Thyroid cancer cases are rising worldwide and are now one of the top cancers in Malaysia. Treatments using radionuclide therapy can be effective, but they rely on delivering the right dose to the right area, which is difficult to measure accurately. Current dosimetry methods often face errors and uncertainty due to poor imaging models, mistakes during image processing, and inaccurate dose calculations. It's also hard to personalise treatment because commercial phantoms (used to model the body for testing) are often too simple, expensive, and slow to produce. This makes it challenging to measure and plan accurate radiation doses for each patient, which can affect treatment success. A better, more accurate and affordable solution is needed for personalised dose measurement in thyroid cancer therapy.

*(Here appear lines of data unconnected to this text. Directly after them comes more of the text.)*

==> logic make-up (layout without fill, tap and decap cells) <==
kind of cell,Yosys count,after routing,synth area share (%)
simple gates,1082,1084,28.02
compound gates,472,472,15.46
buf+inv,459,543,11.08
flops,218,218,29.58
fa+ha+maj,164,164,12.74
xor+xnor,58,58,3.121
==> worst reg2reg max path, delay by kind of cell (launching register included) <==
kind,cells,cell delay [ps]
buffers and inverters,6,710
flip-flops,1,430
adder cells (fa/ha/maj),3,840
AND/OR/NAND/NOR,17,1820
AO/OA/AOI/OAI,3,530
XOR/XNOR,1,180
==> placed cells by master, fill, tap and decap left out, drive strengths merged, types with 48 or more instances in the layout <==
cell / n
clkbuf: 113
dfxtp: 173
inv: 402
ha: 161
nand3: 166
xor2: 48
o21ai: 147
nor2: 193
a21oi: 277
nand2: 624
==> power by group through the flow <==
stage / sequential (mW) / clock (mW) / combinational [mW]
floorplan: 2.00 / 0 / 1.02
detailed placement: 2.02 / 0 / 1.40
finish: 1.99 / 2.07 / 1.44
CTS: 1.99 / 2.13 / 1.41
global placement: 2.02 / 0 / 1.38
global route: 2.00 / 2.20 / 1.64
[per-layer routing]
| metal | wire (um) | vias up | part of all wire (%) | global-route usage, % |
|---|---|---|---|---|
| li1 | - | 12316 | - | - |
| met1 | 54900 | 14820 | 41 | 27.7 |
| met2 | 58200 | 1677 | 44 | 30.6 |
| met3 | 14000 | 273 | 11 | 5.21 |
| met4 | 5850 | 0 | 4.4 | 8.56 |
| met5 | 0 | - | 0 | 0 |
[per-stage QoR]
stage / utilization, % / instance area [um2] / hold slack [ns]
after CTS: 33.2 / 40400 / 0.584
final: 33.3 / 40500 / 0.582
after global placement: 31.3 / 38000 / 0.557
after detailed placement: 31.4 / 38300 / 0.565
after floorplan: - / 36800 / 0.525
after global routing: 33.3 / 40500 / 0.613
===== src/design/rlr_pkg.sv =====
package rlr_pkg;

   // register indexes on the csr port
   localparam logic REG_PARTITIONS = 1'b0;
   localparam logic REG_RATIO      = 1'b1;

   // register reset values and limits
   localparam logic [6:0]  PARTITIONS_RESET = 7'd2;
   localparam logic [6:0]  PARTITIONS_FLOOR = 7'd2;
   localparam logic [11:0] RATIO_RESET      = 12'd1399;
   localparam logic [11:0] RATIO_FLOOR      = 12'd256;

   // result field limits
   localparam logic [16:0] COST_MAX = 17'd131071;

   // command broadcast to every cell
   typedef enum logic [1:0] {
      CELL_HOLD,
      CELL_ADD,
      CELL_SHIFT
   } cell_op_type;

   // sequencer states
   typedef enum logic [2:0] {
      ST_IDLE,
      ST_INC,
      ST_SCAN,
      ST_CAPTURE,
      ST_DECIDE,
      ST_MERGE,
      ST_SHIFT,
      ST_DONE
   } state_type;

endpackage
## src/sv/nmea_chk_pkg.sv

```systemverilog
`default_nettype none

package nmea_chk_pkg;

    // Longest sentence that still passes, in bytes without the line end.
    localparam int MaxLen    = 128;
    localparam int PrefixLen = 6;
    localparam int KindCount = 9;
    localparam int DataBytes = 5;

    localparam logic [7:0] CharDollar = 8'h24;
    localparam logic [7:0] CharStar   = 8'h2A;
    localparam logic [7:0] CharLf     = 8'h0A;
    localparam logic [7:0] CharCr     = 8'h0D;
    localparam logic [7:0] CountMax   = 8'hFF;

    // Reported kind when no prefix matches.
    localparam logic [3:0] KindNone = 4'd9;

    typedef enum logic [1:0] {
        STATUS_OK       = 2'd0,
        STATUS_NO_STAR  = 2'd1,
        STATUS_TOO_LONG = 2'd2,
        STATUS_MISMATCH = 2'd3
    } status_t;

    // Sentence prefixes in priority order; the first character sits in the top byte.
    localparam logic [8*PrefixLen-1:0] KIND_TABLE [KindCount] = '{
        "$GNGGA", "$GPGGA", "$GNGSA", "$GPGSA", "$GNRMC",
        "$GNVTG", "$GPGSV", "$GLGSV", "$GNGLL"
    };

    typedef struct packed {
        logic [7:0]           running_xor;
        logic                 star_seen;
        logic [7:0]           hex_value;
        logic                 hex_active;
        logic [7:0]           byte_count;
        logic [KindCount-1:0] prefix_alive;
    } sent_state_t;

    localparam sent_state_t SENT_CLEAR = '{
        running_xor:  8'h00,
        star_seen:    1'b0,
        hex_value:    8'h00,
        hex_active:   1'b0,
        byte_count:   8'h00,
        prefix_alive: {KindCount{1'b1}}
    };

    typedef struct packed {
        status_t    status;
        logic [3:0] sentence_kind;
        logic [7:0] computed_sum;
        logic [7:0] received_sum;
        logic [7:0] sentence_length;
        logic [7:0] error_total;
    } result_t;

    // Returns {is_digit, value}; both letter cases are taken.
    function automatic logic [4:0] hex_digit(input logic [7:0] b);
        logic [4:0] d;
        d = 5'd0;
        if (b >= 8'h30 && b <= 8'h39) begin
            d = {1'b1, 4'(b - 8'h30)};
        end else if (b >= 8'h41 && b <= 8'h46) begin
            d = {1'b1, 4'(b - 8'h37)};
        end else if (b >= 8'h61 && b <= 8'h66) begin
            d = {1'b1, 4'(b - 8'h57)};
        end
        return d;
    endfunction

    // Folds one ordinary sentence byte into the running sentence state.
    function automatic sent_state_t take_byte(input sent_state_t s, input logic [7:0] b);
        sent_state_t n;
        logic [2:0]  pos;
        logic [4:0]  d;
        n   = s;
        pos = s.byte_count[2:0];
        d   = hex_digit(b);
        if (s.byte_count < 8'(PrefixLen)) begin
            for (int k = 0; k < KindCount; k++) begin
                if (KIND_TABLE[k][((PrefixLen - 1) - int'(pos)) * 8 +: 8] != b) begin
                    n.prefix_alive[k] = 1'b0;
                end
            end
        end
        if (s.byte_count != CountMax) begin
            n.byte_count = s.byte_count + 8'd1;
        end
        if (b == CharStar) begin
            n.star_seen  = 1'b1;
            n.hex_value  = 8'h00;
            n.hex_active = 1'b1;
        end else begin
            if (!s.star_seen && b != CharDollar) begin
                n.running_xor = s.running_xor ^ b;
            end
            if (s.hex_active) begin
                if (d[4]) begin
                    n.hex_value = {s.hex_value[3:0], d[3:0]};
                end else begin
                    n.hex_active = 1'b0;
                end
            end
        end
        return n;
    endfunction

endpackage

`default_nettype wire

```

## src/sv/nmea_chk_tracker.sv

```systemverilog
`default_nettype none

module nmea_chk_tracker (
    input  wire logic                  aclk,
    input  wire logic                  aresetn,
    input  wire logic                  byte_en,
    input  wire logic [7:0]            rx_byte,
    output nmea_chk_pkg::result_t      result
);
    import nmea_chk_pkg::*;

    sent_state_t sent_reg, sent_next;
    logic        cr_reg, cr_next;
    logic [7:0]  fail_reg, fail_next;

    sent_state_t after_cr;
    sent_state_t processed;
    logic        is_lf;
    logic        is_cr;
    status_t     status;
    logic [3:0]  kind;

    assign is_lf = (rx_byte == CharLf);
    assign is_cr = (rx_byte == CharCr);

    // A held CR counts as an ordinary byte unless the LF comes right after it.
    always_comb begin
        after_cr  = cr_reg ? take_byte(sent_reg, CharCr) : sent_reg;
        processed = is_cr ? after_cr : take_byte(after_cr, rx_byte);
    end

    always_comb begin
        if (sent_reg.byte_count > 8'(MaxLen)) begin
            status = STATUS_TOO_LONG;
        end else if (!sent_reg.star_seen) begin
            status = STATUS_NO_STAR;
        end else if (sent_reg.hex_value != sent_reg.running_xor) begin
            status = STATUS_MISMATCH;
        end else begin
            status = STATUS_OK;
        end
    end

    always_comb begin
        kind = KindNone;
        if (sent_reg.byte_count >= 8'(PrefixLen)) begin
            for (int k = KindCount - 1; k >= 0; k--) begin
                if (sent_reg.prefix_alive[k]) begin
                    kind = 4'(k);
                end
            end
        end
    end

    always_comb begin
        result.status          = status;
        result.sentence_kind   = kind;
        result.computed_sum    = sent_reg.running_xor;
        result.received_sum    = sent_reg.star_seen ? sent_reg.hex_value : 8'h00;
        result.sentence_length = sent_reg.byte_count;
        result.error_total     = (status != STATUS_OK) ? fail_reg + 8'd1 : fail_reg;
    end

    always_comb begin
        sent_next = sent_reg;
        cr_next   = cr_reg;
        fail_next = fail_reg;
        if (byte_en) begin
            if (is_lf) begin
                sent_next = SENT_CLEAR;
                cr_next   = 1'b0;
                fail_next = result.error_total;
            end else begin
                sent_next = processed;
                cr_next   = is_cr;
            end
        end
    end

    always_ff @(posedge aclk) begin
        if (!aresetn) begin
            sent_reg <= SENT_CLEAR;
            cr_reg   <= 1'b0;
            fail_reg <= 8'h00;
        end else begin
            sent_reg <= sent_next;
            cr_reg   <= cr_next;
            fail_reg <= fail_next;
        end
    end

endmodule

`default_nettype wire

```

## src/sv/nmea_sentence_checker_top.sv

```systemverilog
// NMEA sentence checker.
// Received GPS characters arrive one per transfer on the s_ channel (s_tdata holds
// one byte). Each LF closes a sentence and produces one transfer on the m_ channel
// carrying the status, matched sentence kind, computed and received checksums,
// the sentence length and the running count of failed sentences. Other bytes
// produce no output transfer.
// A byte is captured in an input register at the edge where it is transferred and
// is folded into the sentence state from that register; for an LF the result register
// loads at that same edge, so m_tvalid rises as the LF leaves the input register.
// Throughput is one byte per cycle while no LF waits in the input register, set by
// the per-byte update of the sentence state; a held CR and the following byte are
// folded in the same cycle.
// When the receiver stalls, the result waits in the output register; ordinary
// bytes keep flowing, and only an LF waits in the input register until the
// pending result is taken, which in turn holds s_tready low.
// Reset (aresetn low, synchronous) empties both registers, clears the sentence
// state and clears the failed-sentence count.
`default_nettype none

module nmea_sentence_checker_top (
    input  wire logic        aclk,
    input  wire logic        aresetn,
    input  wire logic        s_tvalid,
    output      logic        s_tready,
    input  wire logic [7:0]  s_tdata,   // [7:0] rx_byte
    output      logic        m_tvalid,
    input  wire logic        m_tready,
    // [1:0] status, [5:2] sentence_kind, [13:6] computed_sum, [21:14] received_sum,
    // [29:22] sentence_length, [37:30] error_total, [39:38] zero
    output      logic [8*nmea_chk_pkg::DataBytes-1:0] m_tdata
);
    import nmea_chk_pkg::*;

    logic       in_valid_reg, in_valid_next;
    logic [7:0] in_byte_reg, in_byte_next;
    logic       out_valid_reg, out_valid_next;
    result_t    out_reg, out_next;

    result_t    result;
    logic       in_is_lf;
    logic       advance;

    assign in_is_lf = (in_byte_reg == CharLf);

    // Ordinary bytes never block; an LF needs room in the result register.
    assign advance  = in_valid_reg && (!in_is_lf || !out_valid_reg || m_tready);
    assign s_tready = !in_valid_reg || advance;

    nmea_chk_tracker u_tracker (
        .aclk    (aclk),
        .aresetn (aresetn),
        .byte_en (advance),
        .rx_byte (in_byte_reg),
        .result  (result)
    );

    always_comb begin
        in_valid_next = in_valid_reg;
        in_byte_next  = in_byte_reg;
        if (s_tvalid && s_tready) begin
            in_valid_next = 1'b1;
            in_byte_next  = s_tdata;
        end else if (advance) begin
            in_valid_next = 1'b0;
        end
    end

    always_comb begin
        out_valid_next = out_valid_reg;
        out_next       = out_reg;
        if (advance && in_is_lf) begin
            out_valid_next = 1'b1;
            out_next       = result;
        end else if (m_tready) begin
            out_valid_next = 1'b0;
        end
    end

    always_ff @(posedge aclk) begin
        if (!aresetn) begin
            in_valid_reg  <= 1'b0;
            out_valid_reg <= 1'b0;
        end else begin
            in_valid_reg  <= in_valid_next;
            out_valid_reg <= out_valid_next;
        end
    end

    // Payload registers carry no reset; the valid flags qualify them.
    always_ff @(posedge aclk) begin
        in_byte_reg <= in_byte_next;
        out_reg     <= out_next;
    end

    assign m_tvalid = out_valid_reg;
    assign m_tdata  = {2'b00,
                       out_reg.error_total,
                       out_reg.sentence_length,
                       out_reg.received_sum,
                       out_reg.computed_sum,
                       out_reg.sentence_kind,
                       out_reg.status};

    // A passing sentence always has matching checksums.
    assert property (@(posedge aclk) disable iff (!aresetn)
        (m_tvalid && out_reg.status == STATUS_OK)
            |-> (out_reg.computed_sum == out_reg.received_sum))
        else $error("ok status with differing checksums");

    // Without a star there is no received checksum.
    assert property (@(posedge aclk) disable iff (!aresetn)
        (m_tvalid && out_reg.status == STATUS_NO_STAR) |-> (out_reg.received_sum == 8'h00))
        else $error("received checksum reported without a star");

    // A matched kind needs at least a full prefix.
    assert property (@(posedge aclk) disable iff (!aresetn)
        (m_tvalid && out_reg.sentence_kind != KindNone)
            |-> (out_reg.sentence_length >= 8'(PrefixLen)))
        else $error("sentence kind matched on a short sentence");

    // Too long is reported exactly when the length exceeds the limit.
    assert property (@(posedge aclk) disable iff (!aresetn)
        m_tvalid |-> ((out_reg.status == STATUS_TOO_LONG)
                      == (out_reg.sentence_length > 8'(MaxLen))))
        else $error("too-long status disagrees with the length");

    // A new result is loaded only when the previous one is gone or leaving.
    assert property (@(posedge aclk) disable iff (!aresetn)
        (advance && in_is_lf) |-> (!out_valid_reg || m_tready))
        else $error("result register overwritten while stalled");

endmodule

`default_nettype wire

```

## config.mk

```make
export PLATFORM = sky130hd
export DESIGN_NAME = nmea_sentence_checker_top
export DESIGN_NICKNAME = d
export VERILOG_FILES = /design/src/sv/nmea_chk_pkg.sv /design/src/sv/nmea_chk_tracker.sv /design/src/sv/nmea_sentence_checker_top.sv
export SDC_FILE = /design/constraint.sdc
export NUM_CORES = 1
export LEC_CHECK = 0
export BUFFER_PORTS_ARGS = -buffer_cell sky130_fd_sc_hd__buf_2
export CELL_PAD_IN_SITES_DETAIL_PLACEMENT = 1
export CELL_PAD_IN_SITES_GLOBAL_PLACEMENT = 2
export CORE_ASPECT_RATIO = 1.2
export CORE_MARGIN = 2
export CORE_UTILIZATION = 34
export DETAILED_ROUTE_END_ITERATION = 8
export PLACE_DENSITY_LB_ADDON = 0.12
export SLEW_MARGIN = 20
export SYNTH_ARGS = -nofsm -noshare
export SYNTH_HDL_FRONTEND = slang
export SYNTH_SLANG_ARGS = --single-unit
export TNS_END_PERCENT = 1
```

## constraint.sdc

```tcl
create_clock -name aclk -period 3.4 [get_ports aclk]
set_clock_uncertainty 0.1 [all_clocks]
set_input_delay 0.68 -clock aclk [delete_from_list [all_inputs] [get_ports aclk]]
set_output_delay 0.68 -clock aclk [all_outputs]
set_load 0.005 [all_outputs]
```

Word-level counts from Yosys, hierarchy flattened --
Cells that the tools add are included.
Cells by class: add/sub/neg operators 8, $lt $le $gt $ge 10, equal/unequal tests 25, shift-type cells 18, muxes and demuxes 54, bitwise operators 3, reduce and logical (&&, ||, !) cells 20
Operators by type and width (number):
- 48-bit by 32-bit indexed part select with 8-bit output, first input constant | 9
- 48-bit by 7-bit indexed part select with 8-bit output, first input constant | 9
- 8-bit inequality test | 10
- 8-bit by 4-bit inequality test with 1-bit output, second input constant | 9
- 35-bit two-way mux | 2
- 8-bit two-way mux | 6
- 4-bit two-way mux | 9
- 9-bit two-way mux | 4
- 31-bit two-way mux | 1
- 1-bit two-way mux | 26
- 8-bit by 1-bit adder with 8-bit output, second input constant | 3
- 8-bit by 4-bit equality test with 1-bit output, second input constant | 2
- 8-bit by 7-bit >= comparator with 1-bit output, second input constant | 2
- 8-bit by 7-bit <= comparator with 1-bit output, second input constant | 2
- 8-bit by 3-bit < comparator with 1-bit output, second input constant | 2
- 8-bit inequality test, second input constant | 2
- 5-bit two-way mux | 3
- 8-bit by 6-bit equality test with 1-bit output, second input constant | 1
- 8-bit by 3-bit >= comparator with 1-bit output, second input constant | 1
- 8-bit by 6-bit >= comparator with 1-bit output, second input constant | 1
- 8-bit greater-than comparator, second input constant | 1
- 8-bit by 6-bit <= comparator with 1-bit output, second input constant | 1
- 8-bit by 6-bit inequality test with 1-bit output, second input constant | 1
- 3-bit by 3-bit subtractor with 4-bit output, first input constant | 2
- other kinds (13) | 29
Storage, ports and cells: register bits 92, bits of input ports 12, output and inout port bits 42, logic and storage cells 157

Logic depth before layout (Yosys ltp) --
Gate-level depths: netlist of run 1.
depth in word-level cells 13, gate-level depth with buffers 16, depth with buffers taken out 14

Modules after synthesis --
From an unflattened synthesis of run 1, not the netlist that was laid out.
Unflattened totals: cell total of the unflattened synthesis 696, area total of the unflattened synthesis 6168.4 um2
By module, submodules not included:
- nmea_chk_tracker | times used 1, cells an instance 632, area each 4620.7 um2, sequential area each 880.8 um2
- nmea_sentence_checker_top | times used 1, cells an instance 64, area each 1547.7 um2, sequential area each 1421.4 um2

Worst setup path before layout of run 1 --
OpenSTA, ideal clock, no wires.
path kind reg2reg, start register u_tracker.sent_reg (netlist bit u_tracker.result[9]), end register u_tracker.sent_reg[2] in the netlist's numbering, library setup time 70 ps, data arrival time 3263 ps, required time 3230 ps, slack -33 ps, cell stages (with the launch flop) 16, buffers on the path 2, period minus slack after synthesis 3433 ps, path through dfxtp_1 -> ha_1 -> and3_1 -> clkbuf_1 -> a21o_1 -> nand2_2 -> inv_1 -> buf_2 -> ha_1 -> nor3b_1 -> xor2_1 -> nor4_1 -> mux2i_1 -> nor4_4 -> o31ai_1 -> a21oi_1
On the way: word-level cells in the longest chain between the ends 10, elaborated cells between the ends (all ways) 18, classes of those cells add/sub: 3; order compare: 2; eq/ne: 3; shift: 2; mux: 8
RTL lines:
- start, declared | line nmea_chk_tracker.sv:12 | sent_state_t sent_reg, sent_next;
- start signal, assigned | line nmea_chk_tracker.sv:86 | sent_reg <= sent_next;
- 8-bit by 1-bit adder with 8-bit output, or another cell as far along | line nmea_chk_pkg.sv:90 | n.byte_count = s.byte_count + 8'd1;
- 8-bit two-way mux or 48-bit by 7-bit indexed part select with 8-bit output (tied branches) | line nmea_chk_pkg.sv:89, nmea_chk_pkg.sv:84
- 31-bit two-way mux * | line nmea_chk_tracker.sv:28 | after_cr = cr_reg ? take_byte(sent_reg, CharCr) : sent_reg;
- 3-bit by 3-bit subtractor with 4-bit output or 1-bit two-way mux (tied branches) | line nmea_chk_pkg.sv:84 | if (KIND_TABLE[k][((PrefixLen - 1) - int'(pos)) * 8 +: 8] != b) begin
- 48-bit by 32-bit indexed part select with 8-bit output or 9-bit two-way mux (tied branches) | line nmea_chk_pkg.sv:84, nmea_chk_pkg.sv:82
- 8-bit inequality test or 31-bit two-way mux (tied branches) | line nmea_chk_pkg.sv:84, nmea_chk_tracker.sv:28
- 1-bit two-way mux | line nmea_chk_pkg.sv:84
- 9-bit two-way mux | line nmea_chk_pkg.sv:82 | if (s.byte_count < 8'(PrefixLen)) begin
- 35-bit two-way mux * | line nmea_chk_tracker.sv:29 | processed = is_cr ? after_cr : take_byte(after_cr, rx_byte);
- 35-bit two-way mux * | line nmea_chk_tracker.sv:69 | if (is_lf) begin
Every way passes the cells marked *; elsewhere a longest branch is shown, timed or not. A chain may end at the register's enable or synchronous reset.

Final worst setup path of run 1 --
start register u_tracker.sent_reg (netlist bit u_tracker.result[8]), end register u_tracker.sent_reg[2] in the netlist's numbering
Same word-level chain as after synthesis.

==> results.ini, run 1 <==
[setup_path]
r2r_setup_slack_ns = 0.19
cp-start-kind = register
ff2ff_path_depth = 14
crit_fanout = 6
cp-end-kind = register
worstPathArrival_ns = 3.39
rr_endpoint = u_tracker.sent_reg[2]
required_ns = 3.58
reg2reg_from = u_tracker.result[8]
crit_type = reg -> reg

[logic_synthesis]
syn_area_mm2 = 0.00548
yosys-top-cells-count = nand2_1 (56), dfxtp_1 (46), edfxtp_1 (46)
yosysWarningCount = 0
synth-seq-cells = 92
yosys.area.top_type = edfxtp_1
ys_types = 80
yosysMostFrequentCell = nand2_1
ys_async_sr_fraction = 0
yosys-top-cells-area = edfxtp_1 (25%), dfxtp_1 (17%), xnor2_1 (4.2%), xor2_1 (4.0%), nand2_1 (3.8%)
ys_seq_area_frac = 0.420
synth_ff_type = edfxtp_1
postSynthCellCount = 587
synth-edff-count = 46
synth.avg_cell_area_um2 = 9.34
synth.top_cell.area_share = 0.252

[cts]
htreeDepth = 3
clkLatencyLatePin_ns = 0.35
clockBufferDepth = 2
cts_root_buffer = clkbuf_16
cts.sinks = 92
cts_buffers = 9
clkTransAtPathRegs_ns = 0.07
cts_tree = yes

[layout]
largest_reg_flops = 38
drive_above_1_share = 0.226
fin_area_mm2 = 0.00658
final_nets = 692
diodes = 0
area_growth_pct = 20.1

[worst_hold_path]
hold_depth = 2
hold_path_class = reg -> reg
hold_end = u_tracker.sent_reg[22]
min_from = u_tracker.sent_reg[22]

[global_routing]
grt_pass1_wl_um = 26300
antenna_found_initial = 0
grtUsageTotal = 0.198
grt_overflow_total = 0
grt_start_max_net_pins = 29
grt_pass1_vias = 4688

[floorplanning]
start_util = 0.349
core_area_mm2 = 0.0157
die_area_mm2 = 0.0172
die_h_um = 143
die_w_um = 120
io_pins = 54
num_rows = 50

[placed_design]
placed_area_mm2 = 0.00621
place_congestion = 0.952
io_buffers = 51
place_ws_ns = 0.0332
dpl.hpwl_um = 12900

[pwr]
peakVddDrop_uv = 218
power_density_mw_per_mm2 = 383
leakage_nw = 2.56

[route]
drt-total-wl_um = 16500
drt-pass1-iter-count = 4
drc = 0
vias_per_cell = 5.33
dr_total_vias = 4689
antenna_left = 0
post_drt_wl_per_cell_um = 18.7
dr.first_iter.drc_count = 232

[sta]
worst_pin_slew_ns = 0.787
worst_slack_ns = 0.191
hold_viol = 0
finalSetupViolCount = 0
fmax_mhz = 312
max-slew-margin-rel = 0.472
period_minus_slack_ns = 3.21
post-route-period-util = 0.944
slew_violations = 0

[run_status]
status = finished, final reports clean

[run]
max-cap-violations = 0

-- metrics by stage --
stage                     power [W]  utilization  hold WS, ns  setup TNS (ns)  instances
after detailed placement    0.00155        0.396        0.377               0        862
after global routing        0.00263        0.419        0.387        -0.00357        880
after CTS                   0.00255        0.415        0.388               0        878
after floorplan             0.00144            -        0.303               0        588
after global placement      0.00155        0.396        0.371               0        862
final                       0.00252        0.419        0.388               0        880
-- report_power, final --
group	switching, W	leakage [nW]	internal (W)
registers	0.0000413	0.788	0.00118
logic	0.000184	1.62	0.000129
clock network	0.000471	0.145	0.000514
-- worst max path at each step --
stage / from / to / cells after the start
5_1_grt: u_tracker.result[8] / u_tracker.sent_reg[2] / 14
2_1_floorplan: u_tracker.result[9] / u_tracker.sent_reg[2] / 15
6_report: u_tracker.result[8] / u_tracker.sent_reg[2] / 14
3_5_place_dp: u_tracker.result[8] / u_tracker.sent_reg[7] / 12
3_3_place_gp: u_tracker.result[8] / u_tracker.sent_reg[2] / 12
4_1_cts: u_tracker.result[8] / u_tracker.sent_reg[7] / 12
-- worst max-delay path, cell delays in order (launching register included) --
cell and delay, ns:
dfxtp_1 0.38, inv_1 0.09, ha_1 0.31, nand2_1 0.09, a21o_1 0.23, nand2_4 0.13
inv_1 0.09, ha_1 0.25, o21bai_4 0.21, nor2_1 0.12, or4_1 0.44, o2111a_1 0.19
nor4_4 0.24, o31ai_1 0.12, a21oi_1 0.15
$ cat src/swsm_cell.sv
module swsm_cell (
	input  logic          clk,
	input  logic          arst_n,
	input  logic          shift,
	input  swsm_pkg::data_t in_val,
	input  logic          in_vld,
	input  swsm_pkg::data_t right_val,
	input  logic          right_vld,
	output swsm_pkg::data_t val,
	output logic          vld,
	output swsm_pkg::data_t car_val,
	output logic          car_vld
);
	import swsm_pkg::*;

	data_t val_q;
	logic  vld_q;
	data_t car_val_q;
	logic  car_vld_q;

	// keep the smaller value, pass the larger one to the right; on shift, take the right neighbour's value
	always_ff @(posedge clk or negedge arst_n) begin
		if (!arst_n) begin
			vld_q     <= 1'b0;
			car_vld_q <= 1'b0;
		end else if (shift) begin
			vld_q     <= right_vld;
			car_vld_q <= 1'b0;
		end else begin
			car_vld_q <= in_vld && vld_q;
			if (in_vld && !vld_q) begin
				vld_q <= 1'b1;
			end
		end
	end

	always_ff @(posedge clk) begin
		if (shift) begin
			val_q <= right_val;
		end else if (in_vld) begin
			if (!vld_q) begin
				val_q <= in_val;
			end else if (in_val < val_q) begin
				val_q     <= in_val;
				car_val_q <= val_q;
			end else begin
				car_val_q <= in_val;
			end
		end
	end

	assign val     = val_q;
	assign vld     = vld_q;
	assign car_val = car_val_q;
	assign car_vld = car_vld_q;

endmodule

The solution is a 3D-printed thyroid phantom that accurately mimics the real shape and size of the human thyroid gland, with adjustable geometry to represent different age groups. This allows for more personalised and precise dosimetry in thyroid cancer treatment. It is made using commercially available and cost-effective 3D printing materials, making it more affordable than traditional tissue-equivalent phantom materials. The phantom also includes built-in holes for radiation detectors, making it the first 3D-printed thyroid phantom capable of directly measuring radiation doses from both internal and external sources, greatly improving the accuracy and reliability of dose assessment.

The innovation lies in the development of a 3D-printed dynamic thyroid phantom, designed using 3Ds Max software and printed with polycarbonate material. Unlike conventional phantoms, this model accurately replicates the shape and size of the human thyroid and can be adjusted to fit different age groups, allowing for more personalised and precise assessment of dosimetry and image quality. A key advancement is the integration of a portable infusion system, which enables the simulation of time-dependent radiation activity. This allows researchers to study how the radiation dose changes over time, making it the first dynamic thyroid phantom of its kind to support realistic, time-based dosimetry studies.